= Work instruction =
Every line below between the one holding "Synthesized flop and latch total = 1248" and the one holding "Vias = 35900", inclusive, should be copied exactly, and no other line.

= Input material =
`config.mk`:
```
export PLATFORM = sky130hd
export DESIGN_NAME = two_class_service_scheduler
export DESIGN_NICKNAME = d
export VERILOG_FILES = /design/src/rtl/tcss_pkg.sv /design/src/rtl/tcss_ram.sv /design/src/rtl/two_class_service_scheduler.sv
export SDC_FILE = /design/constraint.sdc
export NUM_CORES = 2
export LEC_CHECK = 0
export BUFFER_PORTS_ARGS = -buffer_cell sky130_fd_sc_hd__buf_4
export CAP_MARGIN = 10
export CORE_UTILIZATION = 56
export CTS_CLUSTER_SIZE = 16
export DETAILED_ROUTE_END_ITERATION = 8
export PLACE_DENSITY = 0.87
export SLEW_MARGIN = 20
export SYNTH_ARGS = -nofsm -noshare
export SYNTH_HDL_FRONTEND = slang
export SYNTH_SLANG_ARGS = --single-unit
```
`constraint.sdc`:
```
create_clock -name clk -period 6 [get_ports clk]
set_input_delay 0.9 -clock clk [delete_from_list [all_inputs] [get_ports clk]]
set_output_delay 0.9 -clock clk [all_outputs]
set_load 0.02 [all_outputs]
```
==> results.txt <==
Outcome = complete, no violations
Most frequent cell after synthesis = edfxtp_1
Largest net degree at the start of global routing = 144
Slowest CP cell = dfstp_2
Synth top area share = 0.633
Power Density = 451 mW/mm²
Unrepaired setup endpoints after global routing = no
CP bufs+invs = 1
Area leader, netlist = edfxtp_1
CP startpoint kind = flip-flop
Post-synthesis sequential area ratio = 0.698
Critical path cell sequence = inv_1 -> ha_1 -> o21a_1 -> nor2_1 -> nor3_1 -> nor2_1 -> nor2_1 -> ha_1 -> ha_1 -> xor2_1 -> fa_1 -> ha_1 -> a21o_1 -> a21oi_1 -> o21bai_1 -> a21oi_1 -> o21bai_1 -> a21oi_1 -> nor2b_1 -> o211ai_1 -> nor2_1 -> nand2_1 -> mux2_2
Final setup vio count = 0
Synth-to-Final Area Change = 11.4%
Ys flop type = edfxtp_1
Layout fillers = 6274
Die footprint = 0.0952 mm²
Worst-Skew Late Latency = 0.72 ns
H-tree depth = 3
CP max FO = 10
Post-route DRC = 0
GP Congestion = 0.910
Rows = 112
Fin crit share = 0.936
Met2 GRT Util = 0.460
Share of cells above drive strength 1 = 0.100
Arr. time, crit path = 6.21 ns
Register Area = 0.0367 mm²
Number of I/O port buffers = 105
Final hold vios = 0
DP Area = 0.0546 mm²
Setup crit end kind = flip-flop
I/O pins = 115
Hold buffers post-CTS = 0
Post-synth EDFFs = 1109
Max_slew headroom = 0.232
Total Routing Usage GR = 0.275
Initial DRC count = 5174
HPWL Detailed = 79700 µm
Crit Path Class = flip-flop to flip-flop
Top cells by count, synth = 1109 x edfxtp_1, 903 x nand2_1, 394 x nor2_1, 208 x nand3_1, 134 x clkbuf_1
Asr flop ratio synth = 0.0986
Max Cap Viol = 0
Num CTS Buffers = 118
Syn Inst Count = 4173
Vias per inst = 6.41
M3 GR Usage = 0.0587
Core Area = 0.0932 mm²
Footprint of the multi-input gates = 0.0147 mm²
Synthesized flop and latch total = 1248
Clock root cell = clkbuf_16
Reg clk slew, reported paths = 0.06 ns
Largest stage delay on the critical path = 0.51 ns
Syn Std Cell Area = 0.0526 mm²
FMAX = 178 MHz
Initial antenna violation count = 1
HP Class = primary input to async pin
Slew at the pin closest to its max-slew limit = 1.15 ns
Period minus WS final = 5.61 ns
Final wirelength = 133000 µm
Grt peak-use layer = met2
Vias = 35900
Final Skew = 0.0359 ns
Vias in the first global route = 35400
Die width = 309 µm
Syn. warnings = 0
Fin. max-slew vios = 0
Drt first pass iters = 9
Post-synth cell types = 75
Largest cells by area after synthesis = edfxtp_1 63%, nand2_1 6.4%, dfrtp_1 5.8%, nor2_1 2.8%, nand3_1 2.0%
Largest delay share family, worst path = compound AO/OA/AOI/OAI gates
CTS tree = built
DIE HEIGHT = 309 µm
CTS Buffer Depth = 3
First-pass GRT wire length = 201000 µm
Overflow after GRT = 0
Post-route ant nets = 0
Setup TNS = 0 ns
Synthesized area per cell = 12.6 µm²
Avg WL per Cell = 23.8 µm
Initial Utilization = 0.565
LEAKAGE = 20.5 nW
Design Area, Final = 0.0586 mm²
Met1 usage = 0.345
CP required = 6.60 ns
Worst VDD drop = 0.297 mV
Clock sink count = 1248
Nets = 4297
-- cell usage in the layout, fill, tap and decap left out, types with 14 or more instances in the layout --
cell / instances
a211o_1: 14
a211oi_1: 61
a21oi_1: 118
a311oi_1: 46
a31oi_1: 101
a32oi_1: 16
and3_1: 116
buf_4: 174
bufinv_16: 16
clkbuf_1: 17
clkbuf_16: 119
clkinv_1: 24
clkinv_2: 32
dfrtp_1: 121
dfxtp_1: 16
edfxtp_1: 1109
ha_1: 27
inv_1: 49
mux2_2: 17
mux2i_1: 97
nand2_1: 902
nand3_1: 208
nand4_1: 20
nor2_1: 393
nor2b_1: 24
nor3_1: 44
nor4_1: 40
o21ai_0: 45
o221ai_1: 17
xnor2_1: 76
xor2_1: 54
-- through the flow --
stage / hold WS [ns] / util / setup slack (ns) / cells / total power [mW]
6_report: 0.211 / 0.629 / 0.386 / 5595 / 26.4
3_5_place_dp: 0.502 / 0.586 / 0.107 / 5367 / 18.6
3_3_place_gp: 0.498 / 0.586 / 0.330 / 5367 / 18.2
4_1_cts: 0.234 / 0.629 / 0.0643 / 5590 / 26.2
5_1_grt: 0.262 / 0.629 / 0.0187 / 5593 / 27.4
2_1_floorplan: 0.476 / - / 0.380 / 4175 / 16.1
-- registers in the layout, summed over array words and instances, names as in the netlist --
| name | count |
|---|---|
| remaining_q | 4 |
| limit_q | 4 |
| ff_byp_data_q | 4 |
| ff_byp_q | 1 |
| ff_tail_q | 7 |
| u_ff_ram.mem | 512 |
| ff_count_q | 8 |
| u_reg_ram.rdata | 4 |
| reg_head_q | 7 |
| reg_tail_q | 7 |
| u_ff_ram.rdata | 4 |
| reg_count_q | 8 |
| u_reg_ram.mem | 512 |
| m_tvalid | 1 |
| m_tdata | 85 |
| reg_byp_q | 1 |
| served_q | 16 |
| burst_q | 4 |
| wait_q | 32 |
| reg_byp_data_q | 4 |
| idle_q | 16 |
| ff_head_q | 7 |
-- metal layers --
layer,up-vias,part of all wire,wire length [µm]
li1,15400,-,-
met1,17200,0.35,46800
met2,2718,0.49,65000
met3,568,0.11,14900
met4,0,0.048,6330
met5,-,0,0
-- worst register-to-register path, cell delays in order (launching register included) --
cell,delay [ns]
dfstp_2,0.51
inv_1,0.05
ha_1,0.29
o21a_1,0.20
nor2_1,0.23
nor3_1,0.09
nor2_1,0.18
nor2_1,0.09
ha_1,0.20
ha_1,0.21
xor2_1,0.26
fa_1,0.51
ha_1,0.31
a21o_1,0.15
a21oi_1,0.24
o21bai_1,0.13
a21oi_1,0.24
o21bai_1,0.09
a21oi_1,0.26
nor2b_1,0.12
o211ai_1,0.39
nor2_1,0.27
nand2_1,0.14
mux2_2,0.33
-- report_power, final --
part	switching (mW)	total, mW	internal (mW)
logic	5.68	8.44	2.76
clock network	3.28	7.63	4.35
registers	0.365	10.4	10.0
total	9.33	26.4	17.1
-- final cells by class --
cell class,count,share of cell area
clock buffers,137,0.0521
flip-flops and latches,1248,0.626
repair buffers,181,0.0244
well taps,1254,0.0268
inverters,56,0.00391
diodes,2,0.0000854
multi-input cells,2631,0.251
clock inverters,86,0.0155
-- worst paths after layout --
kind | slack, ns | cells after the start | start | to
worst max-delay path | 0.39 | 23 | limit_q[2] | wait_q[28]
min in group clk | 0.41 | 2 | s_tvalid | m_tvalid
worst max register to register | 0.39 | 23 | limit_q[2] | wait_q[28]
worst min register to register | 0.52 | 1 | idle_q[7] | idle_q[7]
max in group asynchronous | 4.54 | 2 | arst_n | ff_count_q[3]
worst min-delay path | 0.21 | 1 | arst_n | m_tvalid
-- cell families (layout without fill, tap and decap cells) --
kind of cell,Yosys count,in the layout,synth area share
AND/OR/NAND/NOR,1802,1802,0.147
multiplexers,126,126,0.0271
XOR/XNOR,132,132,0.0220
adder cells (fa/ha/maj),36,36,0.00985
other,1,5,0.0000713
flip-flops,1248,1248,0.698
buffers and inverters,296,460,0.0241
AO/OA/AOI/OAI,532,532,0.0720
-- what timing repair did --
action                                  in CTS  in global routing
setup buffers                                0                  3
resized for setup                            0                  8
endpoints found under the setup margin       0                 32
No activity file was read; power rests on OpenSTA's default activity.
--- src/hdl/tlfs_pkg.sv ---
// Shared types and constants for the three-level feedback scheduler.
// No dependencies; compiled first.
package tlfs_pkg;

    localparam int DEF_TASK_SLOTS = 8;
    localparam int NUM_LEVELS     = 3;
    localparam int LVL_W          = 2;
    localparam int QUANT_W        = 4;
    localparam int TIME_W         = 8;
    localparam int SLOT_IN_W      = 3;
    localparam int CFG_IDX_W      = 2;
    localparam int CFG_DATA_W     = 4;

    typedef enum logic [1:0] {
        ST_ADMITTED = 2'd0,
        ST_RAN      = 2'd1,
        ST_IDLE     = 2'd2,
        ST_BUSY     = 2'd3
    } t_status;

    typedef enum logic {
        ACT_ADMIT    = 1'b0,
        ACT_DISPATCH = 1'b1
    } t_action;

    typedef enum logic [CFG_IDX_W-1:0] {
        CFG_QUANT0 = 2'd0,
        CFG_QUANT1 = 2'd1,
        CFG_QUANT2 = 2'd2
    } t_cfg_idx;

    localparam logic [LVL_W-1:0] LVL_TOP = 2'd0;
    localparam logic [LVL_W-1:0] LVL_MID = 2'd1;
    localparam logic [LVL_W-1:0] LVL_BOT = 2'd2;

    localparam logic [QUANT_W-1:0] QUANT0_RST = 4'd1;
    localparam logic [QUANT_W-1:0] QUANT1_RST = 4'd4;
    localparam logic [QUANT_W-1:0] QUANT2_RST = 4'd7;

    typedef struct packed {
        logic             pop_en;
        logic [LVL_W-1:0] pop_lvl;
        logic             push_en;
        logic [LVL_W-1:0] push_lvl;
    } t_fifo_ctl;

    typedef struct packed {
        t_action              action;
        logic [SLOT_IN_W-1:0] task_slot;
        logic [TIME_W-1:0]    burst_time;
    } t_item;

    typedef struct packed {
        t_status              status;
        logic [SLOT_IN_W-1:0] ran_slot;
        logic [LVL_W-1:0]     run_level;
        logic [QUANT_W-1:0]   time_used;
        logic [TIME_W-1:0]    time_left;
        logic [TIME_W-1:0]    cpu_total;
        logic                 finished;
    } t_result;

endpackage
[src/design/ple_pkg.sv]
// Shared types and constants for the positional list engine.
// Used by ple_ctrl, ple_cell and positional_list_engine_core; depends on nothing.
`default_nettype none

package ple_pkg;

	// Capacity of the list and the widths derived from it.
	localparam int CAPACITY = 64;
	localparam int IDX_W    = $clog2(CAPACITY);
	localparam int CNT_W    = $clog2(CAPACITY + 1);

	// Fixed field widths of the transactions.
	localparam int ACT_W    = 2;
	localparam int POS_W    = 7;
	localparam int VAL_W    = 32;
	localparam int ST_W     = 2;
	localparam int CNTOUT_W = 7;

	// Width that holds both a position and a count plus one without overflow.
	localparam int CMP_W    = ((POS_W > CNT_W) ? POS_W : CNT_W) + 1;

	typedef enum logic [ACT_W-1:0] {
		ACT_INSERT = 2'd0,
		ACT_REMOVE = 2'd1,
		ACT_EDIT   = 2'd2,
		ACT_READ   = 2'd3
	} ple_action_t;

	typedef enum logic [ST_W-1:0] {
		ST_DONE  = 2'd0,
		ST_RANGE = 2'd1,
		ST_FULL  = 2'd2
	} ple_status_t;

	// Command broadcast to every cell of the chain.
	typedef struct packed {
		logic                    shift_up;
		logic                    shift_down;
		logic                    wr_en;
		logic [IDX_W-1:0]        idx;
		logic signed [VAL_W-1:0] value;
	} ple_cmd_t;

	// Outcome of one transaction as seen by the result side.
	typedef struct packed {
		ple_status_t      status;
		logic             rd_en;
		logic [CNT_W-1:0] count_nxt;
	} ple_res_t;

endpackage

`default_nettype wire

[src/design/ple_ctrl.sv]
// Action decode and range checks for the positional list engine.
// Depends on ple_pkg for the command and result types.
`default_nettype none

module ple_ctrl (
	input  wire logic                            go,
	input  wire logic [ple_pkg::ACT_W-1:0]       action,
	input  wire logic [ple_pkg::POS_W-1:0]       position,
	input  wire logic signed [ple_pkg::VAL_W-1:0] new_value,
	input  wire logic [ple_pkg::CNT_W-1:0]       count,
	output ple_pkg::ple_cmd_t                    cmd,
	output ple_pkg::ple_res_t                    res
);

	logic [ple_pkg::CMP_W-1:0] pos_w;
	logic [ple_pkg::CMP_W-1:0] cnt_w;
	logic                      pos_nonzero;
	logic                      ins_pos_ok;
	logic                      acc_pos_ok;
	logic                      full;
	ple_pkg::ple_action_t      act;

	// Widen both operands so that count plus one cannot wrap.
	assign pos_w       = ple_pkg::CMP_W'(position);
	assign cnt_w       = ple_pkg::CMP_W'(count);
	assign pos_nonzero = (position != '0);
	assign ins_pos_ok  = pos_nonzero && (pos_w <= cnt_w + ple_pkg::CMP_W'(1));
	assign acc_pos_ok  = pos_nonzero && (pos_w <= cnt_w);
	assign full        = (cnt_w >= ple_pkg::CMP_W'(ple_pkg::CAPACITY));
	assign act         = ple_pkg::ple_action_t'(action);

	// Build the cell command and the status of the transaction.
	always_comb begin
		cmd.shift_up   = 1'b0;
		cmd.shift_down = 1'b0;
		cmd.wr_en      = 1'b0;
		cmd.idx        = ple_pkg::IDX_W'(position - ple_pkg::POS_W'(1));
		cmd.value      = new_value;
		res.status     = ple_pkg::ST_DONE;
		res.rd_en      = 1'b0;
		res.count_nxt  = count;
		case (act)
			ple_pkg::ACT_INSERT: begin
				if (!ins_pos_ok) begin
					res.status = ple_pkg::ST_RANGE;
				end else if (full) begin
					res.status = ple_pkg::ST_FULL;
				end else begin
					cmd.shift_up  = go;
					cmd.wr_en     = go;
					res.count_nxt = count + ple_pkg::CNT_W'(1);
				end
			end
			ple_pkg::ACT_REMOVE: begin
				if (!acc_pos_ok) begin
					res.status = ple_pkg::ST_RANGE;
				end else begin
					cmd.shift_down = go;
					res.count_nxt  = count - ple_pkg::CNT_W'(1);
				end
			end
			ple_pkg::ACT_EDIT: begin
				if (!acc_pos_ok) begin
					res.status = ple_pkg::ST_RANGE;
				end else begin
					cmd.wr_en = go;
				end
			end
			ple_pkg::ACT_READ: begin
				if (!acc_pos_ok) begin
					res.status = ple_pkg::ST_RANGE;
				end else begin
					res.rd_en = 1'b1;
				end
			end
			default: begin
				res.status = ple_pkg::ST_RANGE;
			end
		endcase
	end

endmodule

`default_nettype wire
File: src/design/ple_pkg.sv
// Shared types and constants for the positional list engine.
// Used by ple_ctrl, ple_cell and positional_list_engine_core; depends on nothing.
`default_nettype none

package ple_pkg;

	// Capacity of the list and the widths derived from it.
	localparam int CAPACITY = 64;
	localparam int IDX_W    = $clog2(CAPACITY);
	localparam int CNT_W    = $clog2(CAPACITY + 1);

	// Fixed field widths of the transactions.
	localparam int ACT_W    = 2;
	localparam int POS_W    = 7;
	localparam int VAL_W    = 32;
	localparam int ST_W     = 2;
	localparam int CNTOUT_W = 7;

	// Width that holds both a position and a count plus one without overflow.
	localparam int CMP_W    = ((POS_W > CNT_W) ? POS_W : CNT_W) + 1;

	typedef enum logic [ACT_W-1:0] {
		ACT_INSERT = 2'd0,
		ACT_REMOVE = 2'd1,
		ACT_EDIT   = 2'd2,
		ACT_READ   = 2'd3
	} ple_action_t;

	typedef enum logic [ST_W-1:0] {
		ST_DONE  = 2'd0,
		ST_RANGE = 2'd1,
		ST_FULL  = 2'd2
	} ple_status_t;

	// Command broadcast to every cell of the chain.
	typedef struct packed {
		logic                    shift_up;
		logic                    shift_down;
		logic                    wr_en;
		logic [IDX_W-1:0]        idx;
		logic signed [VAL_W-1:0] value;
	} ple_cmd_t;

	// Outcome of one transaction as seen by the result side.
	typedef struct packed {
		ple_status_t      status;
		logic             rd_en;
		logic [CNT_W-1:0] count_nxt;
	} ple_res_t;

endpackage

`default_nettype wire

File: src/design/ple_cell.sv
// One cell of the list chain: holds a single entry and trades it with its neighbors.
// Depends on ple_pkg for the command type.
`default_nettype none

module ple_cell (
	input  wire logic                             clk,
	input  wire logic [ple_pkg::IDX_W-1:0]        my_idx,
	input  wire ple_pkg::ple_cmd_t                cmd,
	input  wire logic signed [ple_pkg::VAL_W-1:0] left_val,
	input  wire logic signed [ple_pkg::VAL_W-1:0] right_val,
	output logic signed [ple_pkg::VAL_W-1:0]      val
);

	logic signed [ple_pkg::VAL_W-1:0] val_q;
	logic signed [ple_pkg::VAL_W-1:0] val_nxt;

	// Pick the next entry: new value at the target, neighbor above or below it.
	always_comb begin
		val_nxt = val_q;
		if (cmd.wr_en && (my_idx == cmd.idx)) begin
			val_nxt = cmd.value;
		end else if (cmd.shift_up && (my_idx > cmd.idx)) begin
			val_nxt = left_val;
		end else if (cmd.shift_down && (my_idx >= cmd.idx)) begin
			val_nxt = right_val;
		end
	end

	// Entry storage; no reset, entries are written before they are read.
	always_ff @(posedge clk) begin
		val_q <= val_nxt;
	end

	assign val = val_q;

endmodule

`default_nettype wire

==

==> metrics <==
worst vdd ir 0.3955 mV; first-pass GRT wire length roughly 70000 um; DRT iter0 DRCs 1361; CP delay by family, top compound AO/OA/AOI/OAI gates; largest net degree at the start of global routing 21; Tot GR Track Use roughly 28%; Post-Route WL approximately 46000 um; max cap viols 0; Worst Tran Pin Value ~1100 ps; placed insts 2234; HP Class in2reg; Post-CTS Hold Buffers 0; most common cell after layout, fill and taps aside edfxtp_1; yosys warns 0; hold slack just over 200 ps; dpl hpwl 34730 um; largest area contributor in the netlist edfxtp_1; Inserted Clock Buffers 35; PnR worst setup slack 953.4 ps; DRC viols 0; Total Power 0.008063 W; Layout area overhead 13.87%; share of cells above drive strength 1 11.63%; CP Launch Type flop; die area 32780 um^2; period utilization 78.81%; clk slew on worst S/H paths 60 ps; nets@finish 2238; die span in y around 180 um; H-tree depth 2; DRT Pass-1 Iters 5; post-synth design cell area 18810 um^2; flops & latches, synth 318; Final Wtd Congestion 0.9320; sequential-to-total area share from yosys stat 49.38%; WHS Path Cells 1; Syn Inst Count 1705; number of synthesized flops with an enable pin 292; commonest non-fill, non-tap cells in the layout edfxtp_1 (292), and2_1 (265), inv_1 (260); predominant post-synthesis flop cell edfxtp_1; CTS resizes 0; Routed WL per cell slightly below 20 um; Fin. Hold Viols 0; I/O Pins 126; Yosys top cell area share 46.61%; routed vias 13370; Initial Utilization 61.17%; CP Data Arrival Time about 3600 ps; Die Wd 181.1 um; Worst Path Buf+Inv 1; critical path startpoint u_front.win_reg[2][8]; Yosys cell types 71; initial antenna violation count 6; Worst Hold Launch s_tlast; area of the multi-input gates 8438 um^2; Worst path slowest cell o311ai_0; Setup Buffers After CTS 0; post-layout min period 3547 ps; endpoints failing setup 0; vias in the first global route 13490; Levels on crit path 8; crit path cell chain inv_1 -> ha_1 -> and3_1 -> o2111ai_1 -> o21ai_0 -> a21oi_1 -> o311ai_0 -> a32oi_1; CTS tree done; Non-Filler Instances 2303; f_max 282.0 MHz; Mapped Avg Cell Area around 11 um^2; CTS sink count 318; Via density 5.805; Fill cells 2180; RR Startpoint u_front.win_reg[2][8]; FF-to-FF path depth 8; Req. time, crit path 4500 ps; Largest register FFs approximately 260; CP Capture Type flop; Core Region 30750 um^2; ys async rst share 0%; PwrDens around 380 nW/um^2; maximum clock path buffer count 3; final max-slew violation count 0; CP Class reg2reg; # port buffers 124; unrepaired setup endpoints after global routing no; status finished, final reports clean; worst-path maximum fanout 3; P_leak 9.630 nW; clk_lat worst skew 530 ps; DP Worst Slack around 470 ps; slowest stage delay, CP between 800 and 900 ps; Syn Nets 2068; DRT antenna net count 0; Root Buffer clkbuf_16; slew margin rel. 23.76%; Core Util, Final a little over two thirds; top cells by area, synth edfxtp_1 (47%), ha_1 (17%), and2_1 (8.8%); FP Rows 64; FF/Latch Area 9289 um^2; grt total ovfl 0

= Response =
Synthesized flop and latch total = 1248
Clock root cell = clkbuf_16
Reg clk slew, reported paths = 0.06 ns
Largest stage delay on the critical path = 0.51 ns
Syn Std Cell Area = 0.0526 mm²
FMAX = 178 MHz
Initial antenna violation count = 1
HP Class = primary input to async pin
Slew at the pin closest to its max-slew limit = 1.15 ns
Period minus WS final = 5.61 ns
Final wirelength = 133000 µm
Grt peak-use layer = met2
Vias = 35900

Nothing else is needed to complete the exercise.